Some policymakers, perhaps due to previous efforts to root out for-profit online institutions seen as abusing government grant programs, may continue to view online education as a “stepchild” in the higher education ecosystem, Oates said. Given the advances in developing and understanding online best practices, particularly during the pandemic, such a view is unwarranted, Oates said.
“It’s a red herring when you focus on the mode, the method, or the teaching model,” Pulsipher said. “Good policies would actually drive implementation and incentivize outcomes, not inputs.” Some federal virtual learning guidelines, such as Others, such as regular and substantive interaction with instructors in online courses, rely on input to determine quality, Pulsipher said. He suggests that policymakers ask questions about whether students are proficient in a subject, earning degrees and getting jobs.
One panelist was even more opposed to the idea that in-person learning is best.
“Learning online is the only way to scale learning,” Barnes said, adding that the half-life of his employees’ technical skills is about three years. “Otherwise we could not keep our employees up to date. We wouldn’t spend $300 million on online learning every year if it didn’t work.”

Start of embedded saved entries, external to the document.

Context: an optimization exercise on an open-source flow, tuned for small area, a short achievable clock period and few clock cycles per item. The choices shown serve that exercise and are no tape-out recipe. Only simulation tests tie the RTL to the original design; equivalence was not proved. Power is estimated from default activity; no workload was simulated.

**flow/design.v**
```verilog
`default_nettype none
package conv_pkg;
	typedef logic [31:0] word_t;
	typedef logic [3:0]  kidx_t;
	typedef logic [1:0]  kpos_t;
	typedef logic [5:0]  waddr_t;
	localparam int KERNEL_N = 9;
	localparam int IFMAP_N  = 16;
	localparam int RESULT_N = 4;
	localparam waddr_t KERNEL_BASE = 6'h00;
	localparam waddr_t IFMAP_BASE  = 6'h10;
	localparam waddr_t CTRL_ADDR   = 6'h20;
	localparam waddr_t STATUS_ADDR = 6'h21;
	localparam waddr_t RESULT_BASE = 6'h28;
	typedef enum logic [1:0] {C_IDLE, C_SCAN, C_DONE} comp_state_e;
	typedef enum logic [1:0] {E_IDLE, E_WAIT_LIST, E_RUN, E_DONE} eng_state_e;
endpackage
`default_nettype wire
`default_nettype none
module sparse_conv_top #(
	parameter int MUL_TERMS = 3
) (
	input  logic             clk,
	input  logic             rst_n,
	input  logic             wb_cyc_i,
	input  logic             wb_stb_i,
	input  logic             wb_we_i,
	input  conv_pkg::waddr_t wb_adr_i,
	input  conv_pkg::word_t  wb_dat_i,
	output conv_pkg::word_t  wb_dat_o,
	output logic             wb_ack_o
);
	function automatic logic [4:0] gfac(input logic [31:0] p);
		logic [4:0] lo;
		lo = p[4:0];
		if (|p[31:5] || lo >= 5'd21)
			gfac = 5'd21;
		else if (lo[4] && !lo[0])
			gfac = lo - 5'd1;
		else
			gfac = lo;
	endfunction
	function automatic logic [3:0] popcnt9(input logic [8:0] v);
		popcnt9 = '0;
		for (int i = 0; i < 9; i++) popcnt9 = popcnt9 + {3'd0, v[i]};
	endfunction
	function automatic logic [8:0] booth(input logic [5:0] b);
		logic [6:0] x;
		x = {b, 1'b0};
		for (int j = 0; j < 3; j++) begin
			booth[3*j]   = x[2*j+1] ^ x[2*j];
			booth[3*j+1] = (x[2*j+2] & ~x[2*j+1] & ~x[2*j]) | (~x[2*j+2] & x[2*j+1] & x[2*j]);
			booth[3*j+2] = x[2*j+2] & ~(x[2*j+1] & x[2*j]);
		end
	endfunction
	logic        ack_q;
	logic        rv_q;     
	logic        wv_q;     
	logic        s2_q;     
	logic [5:0]  adr_q;
	logic [31:0] dat_q;
	logic        access;
	assign access   = wb_cyc_i & wb_stb_i & ~(rv_q | wv_q);
	assign wb_ack_o = ack_q;
	always_ff @(posedge clk or negedge rst_n) begin
		if (!rst_n) begin
			ack_q <= 1'b0;
			rv_q  <= 1'b0;
			wv_q  <= 1'b0;
			s2_q  <= 1'b0;
		end else begin
			ack_q <= access;
			rv_q  <= access & ~wb_we_i;
			wv_q  <= access & wb_we_i;
			s2_q  <= wv_q;
		end
	end
	always_ff @(posedge clk) begin
		if (access) begin
			adr_q <= wb_adr_i;
			dat_q <= wb_dat_i;
		end
	end
	logic [31:0] kmem [3][3];    
	logic [8:0]  knz;
	logic [4:0]  gmem [4][4];    
	logic ph;       
	logic col;
	assign col = ~ph;
	function automatic logic [3:0] tap_rc(input logic [3:0] t);
		case (t)
			4'd0: tap_rc = {2'd0, 2'd0};
			4'd1: tap_rc = {2'd0, 2'd1};
			4'd2: tap_rc = {2'd0, 2'd2};
			4'd3: tap_rc = {2'd1, 2'd0};
			4'd4: tap_rc = {2'd1, 2'd1};
			4'd5: tap_rc = {2'd1, 2'd2};
			4'd6: tap_rc = {2'd2, 2'd0};
			4'd7: tap_rc = {2'd2, 2'd1};
			default: tap_rc = {2'd2, 2'd2};
		endcase
	endfunction
	function automatic logic is_kern(input logic [5:0] a);
		is_kern = (a[5:4] == 2'b00) && (a[3:0] < 4'd9);
	endfunction
	logic [5:0] adr_n;
	assign adr_n = wv_q ? adr_q : wb_adr_i;
	logic [2:0] csel_q, rsel0_q, rsel1_q;
	always_ff @(posedge clk) begin
		logic [3:0] rc;
		logic [1:0] kc_n, pr_n, pc_n;
		logic [2:0] tc;
		rc   = tap_rc(adr_n[3:0]);
		pr_n = adr_n[3:2];
		pc_n = adr_n[1:0];
		tc   = {1'b0, pc_n} - {2'b00, ph};
		if (is_kern(adr_n)) begin
			csel_q  <= 3'b001 << rc[1:0];
			rsel0_q <= 3'b001 << rc[3:2];
		end else begin
			csel_q  <= tc[2] ? 3'b000 : 3'(3'b001 << tc[1:0]);
			rsel0_q <= 3'(3'b001 << pr_n);
		end
		rsel1_q <= 3'((4'b0001 << pr_n) >> 1);
	end
	logic wr, kern, pix, sw1;
	assign wr   = wv_q | s2_q;
	assign kern = wr && is_kern(adr_q);
	assign pix  = wr && (adr_q[5:4] == 2'b01);
	assign sw1  = wv_q && (adr_q == 6'h20) && dat_q[0];
	logic [3:0] idx;
	logic [1:0] kr, kc, pr, pc;
	assign idx      = adr_q[3:0];
	assign {kr, kc} = tap_rc(idx);
	assign pr       = idx[3:2];
	assign pc       = idx[1:0];
	logic [31:0] kcolv [3];
	logic [31:0] kread0, kread1;
	always_comb begin
		for (int r = 0; r < 3; r++) begin
			kcolv[r] = ({32{csel_q[0]}} & kmem[r][0])
			         | ({32{csel_q[1]}} & kmem[r][1])
			         | ({32{csel_q[2]}} & kmem[r][2]);
		end
		kread0 = ({32{rsel0_q[0]}} & kcolv[0]) | ({32{rsel0_q[1]}} & kcolv[1])
		       | ({32{rsel0_q[2]}} & kcolv[2]);
		kread1 = ({32{rsel1_q[0]}} & kcolv[0]) | ({32{rsel1_q[1]}} & kcolv[1])
		       | ({32{rsel1_q[2]}} & kcolv[2]);
	end
	logic [1:0] gcol, grow0;
	logic [4:0] gcolv [4];
	logic [4:0] g_a, g_b;
	assign gcol  = kern ? kc + 2'(col) : pc;
	assign grow0 = kern ? kr : pr;
	always_comb begin
		for (int r = 0; r < 4; r++) gcolv[r] = gmem[r][gcol];
	end
	assign g_a = gcolv[grow0];
	assign g_b = gcolv[kr + 2'd1];
	logic [2:0] tcol;
	logic       tcol_ok;
	assign tcol    = {1'b0, pc} - {2'b00, col};
	assign tcol_ok = (tcol[2] == 1'b0) && (tcol[1:0] != 2'd3);
	logic [4:0] g_new;
	logic [5:0] g_dlt;
	assign g_new = gfac(dat_q);
	assign g_dlt = {1'b0, g_new} - {1'b0, g_a};
	logic v0, v1;
	assign v0 = pix && pr != 2'd3 && tcol_ok;
	assign v1 = pix && pr != 2'd0 && tcol_ok;
	logic [31:0] a0_q, a1_q;     
	logic [8:0]  b0_q, b1_q;     
	logic [31:0] kdiff;
	assign kdiff = bk_add(dat_q, ~kread0, 1'b1);
	always_ff @(posedge clk) begin
		a0_q <= kern ? kdiff : kread0;
		a1_q <= kern ? kdiff : kread1;
	end
	always_ff @(posedge clk or negedge rst_n) begin
		if (!rst_n) begin
			b0_q <= '0;
			b1_q <= '0;
			ph   <= 1'b0;
			for (int r = 0; r < 4; r++)
				for (int c = 0; c < 4; c++) gmem[r][c] <= '0;
		end else begin
			ph <= ~ph;
			if (kern) begin
				b0_q <= booth({1'b0, g_a});
				b1_q <= booth({1'b0, g_b});
			end else begin
				b0_q <= v0 ? booth(g_dlt) : 9'd0;
				b1_q <= v1 ? booth(g_dlt) : 9'd0;
			end
			if (pix && s2_q) gmem[pr][pc] <= g_new;
		end
	end
	always_ff @(posedge clk) begin
		if (kern && s2_q) begin
			kmem[kr][kc] <= dat_q;
			knz[idx]     <= |dat_q;
		end
	end
	function automatic logic [31:0] bk_add(input logic [31:0] x, input logic [31:0] y,
			input logic ci);
		logic [31:0] p, g, pp, gg;
		p     = x ^ y;
		g     = x & y;
		g[0]  = g[0] | (p[0] & ci);
		pp    = p;
		gg    = g;
		for (int l = 0; l < 5; l++)
			for (int i = 0; i < 32; i++)
				if ((i % (2 << l)) == ((2 << l) - 1)) begin
					gg[i] = gg[i] | (pp[i] & gg[i - (1 << l)]);
					pp[i] = pp[i] & pp[i - (1 << l)];
				end
		for (int l = 3; l >= 0; l--)
			for (int i = 0; i < 32; i++)
				if ((i % (2 << l)) == ((1 << l) - 1) && i >= (2 << l)) begin
					gg[i] = gg[i] | (pp[i] & gg[i - (1 << l)]);
					pp[i] = pp[i] & pp[i - (1 << l)];
				end
		bk_add = p ^ {gg[30:0], ci};
	endfunction
	function automatic logic [31:0] mac(input logic [31:0] acc,
			input logic [31:0] a, input logic [8:0] d);
		logic [31:0] p [3];
		logic [31:0] n;
		for (int j = 0; j < 3; j++) begin
			p[j] = ((a & {32{d[3*j]}}) | ((a << 1) & {32{d[3*j+1]}})) ^ {32{d[3*j+2]}};
		end
		n = {27'd0, d[8], 1'b0, d[5], 1'b0, d[2]};
		mac = acc + p[0] + (p[1] << 2) + (p[2] << 4) + n;
	endfunction
	logic        clr1_q, clr2_q;
	logic [31:0] r0a, r0b, r1a, r1b;
	always_ff @(posedge clk or negedge rst_n) begin
		if (!rst_n) begin
			clr1_q <= 1'b0;
			clr2_q <= 1'b0;
		end else begin
			clr1_q <= 1'b1;
			clr2_q <= clr1_q;
		end
	end
	always_ff @(posedge clk) begin
		r0a <= clr2_q ? r0b : '0;
		r0b <= mac(r0a, a0_q, b0_q);
		r1a <= clr2_q ? r1b : '0;
		r1b <= mac(r1a, a1_q, b1_q);
	end
	logic        done_q;
	logic        snap1_q, snap2_q;
	logic [3:0]  cnt_q;
	logic [31:0] h0a, h0b, h1a, h1b;
	logic        snap;
	assign snap = snap1_q | snap2_q;
	always_ff @(posedge clk or negedge rst_n) begin
		if (!rst_n) begin
			done_q  <= 1'b0;
			snap1_q <= 1'b0;
			snap2_q <= 1'b0;
			cnt_q   <= '0;
		end else begin
			snap1_q <= sw1;
			snap2_q <= snap1_q;
			if (sw1) begin
				done_q <= 1'b1;
				cnt_q  <= popcnt9(knz);
			end
		end
	end
	always_ff @(posedge clk) begin
		h0a <= h0b;
		h0b <= snap ? r0a : h0a;
		h1a <= h1b;
		h1b <= snap ? r1a : h1a;
	end
	logic [31:0] rd_q;
	logic [1:0]  rsel;
	assign rsel = {wb_adr_i[1], wb_adr_i[0] ^ ph};
	always_ff @(posedge clk) begin
		rd_q <= '0;
		if (wb_adr_i == 6'h21) begin
			rd_q[1]   <= done_q;
			rd_q[7:4] <= cnt_q;
		end else if (wb_adr_i[5:2] == 4'b1010 && done_q) begin
			case (rsel)
				2'd0: rd_q <= h0a;
				2'd1: rd_q <= h0b;
				2'd2: rd_q <= h1a;
				default: rd_q <= h1b;
			endcase
		end
	end
	assign wb_dat_o = rd_q;
endmodule
`default_nettype wire
```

Successful IBM candidates hired without a college degree can pursue training with the company in areas such as cybersecurity, cloud computing, artificial intelligence and digital design. The apprenticeships have online learning components and many offer the opportunity to earn college credit through the American Council on Education. Ninety percent of the more than 1,000 people who have completed IBM-sponsored training have become full-time IBM employees, and more than 40 percent come from underrepresented minority groups, Barnes said. The fact that hiring does not require a college degree has enhanced the company’s efforts to hire and retain a diverse workforce.
“They have a real hunger and a real intensity to succeed in a job that they thought they had no way of doing,” Barnes said. “The people who go down these paths are incredibly loyal.” The program has also been very good for IBM, which is why the company has invested over $250 million in its apprenticeship programs through 2025, Barnes said.
“You have to be able to understand both talent and potential,” said Ruth Simmons, President’s Distinguished Fellow at Rice University, in her keynote address. Although Simmons’ talk focused on higher education and American democracy, she reiterated some themes in the “bad politics” panel. Simmons, President Emeritus of Smith College and Brown University, currently serves as senior advisor to the President of Harvard University on working with historically black colleges and universities, among other national higher education positions. “If you understand both [talent and potential] and you don’t have a narrow idea of what humans can do, you can escape in all sorts of ways.”
Online college credits earned in an IBM-like apprenticeship could be carried over to college if the learner ultimately wants to pursue a college degree. However, some colleges are erecting barriers to accepting transfer credit, possibly to maximize their revenue, Pulsipher said.
“In the government student aid model, you fund the consumption of credit rather than the delivery of value,” Pulsipher said.
Barnes urged university leaders to think less about inputs and more about outputs, which he believes students and employers want.
“As an employer, we don’t measure ourselves by what we spend,” Barnes said. “We measure ourselves by what we create, what we produce, what we deliver and whether it is quality.”
But Hansen had a different take on the apparently misaligned priorities.
“A lot of people say the education system in the United States is broken,” Hansen said. “It’s not broken. It does exactly what it was designed to do, which is to create graduate recipients. It is our job to question that and say that maybe there must be alternatives.”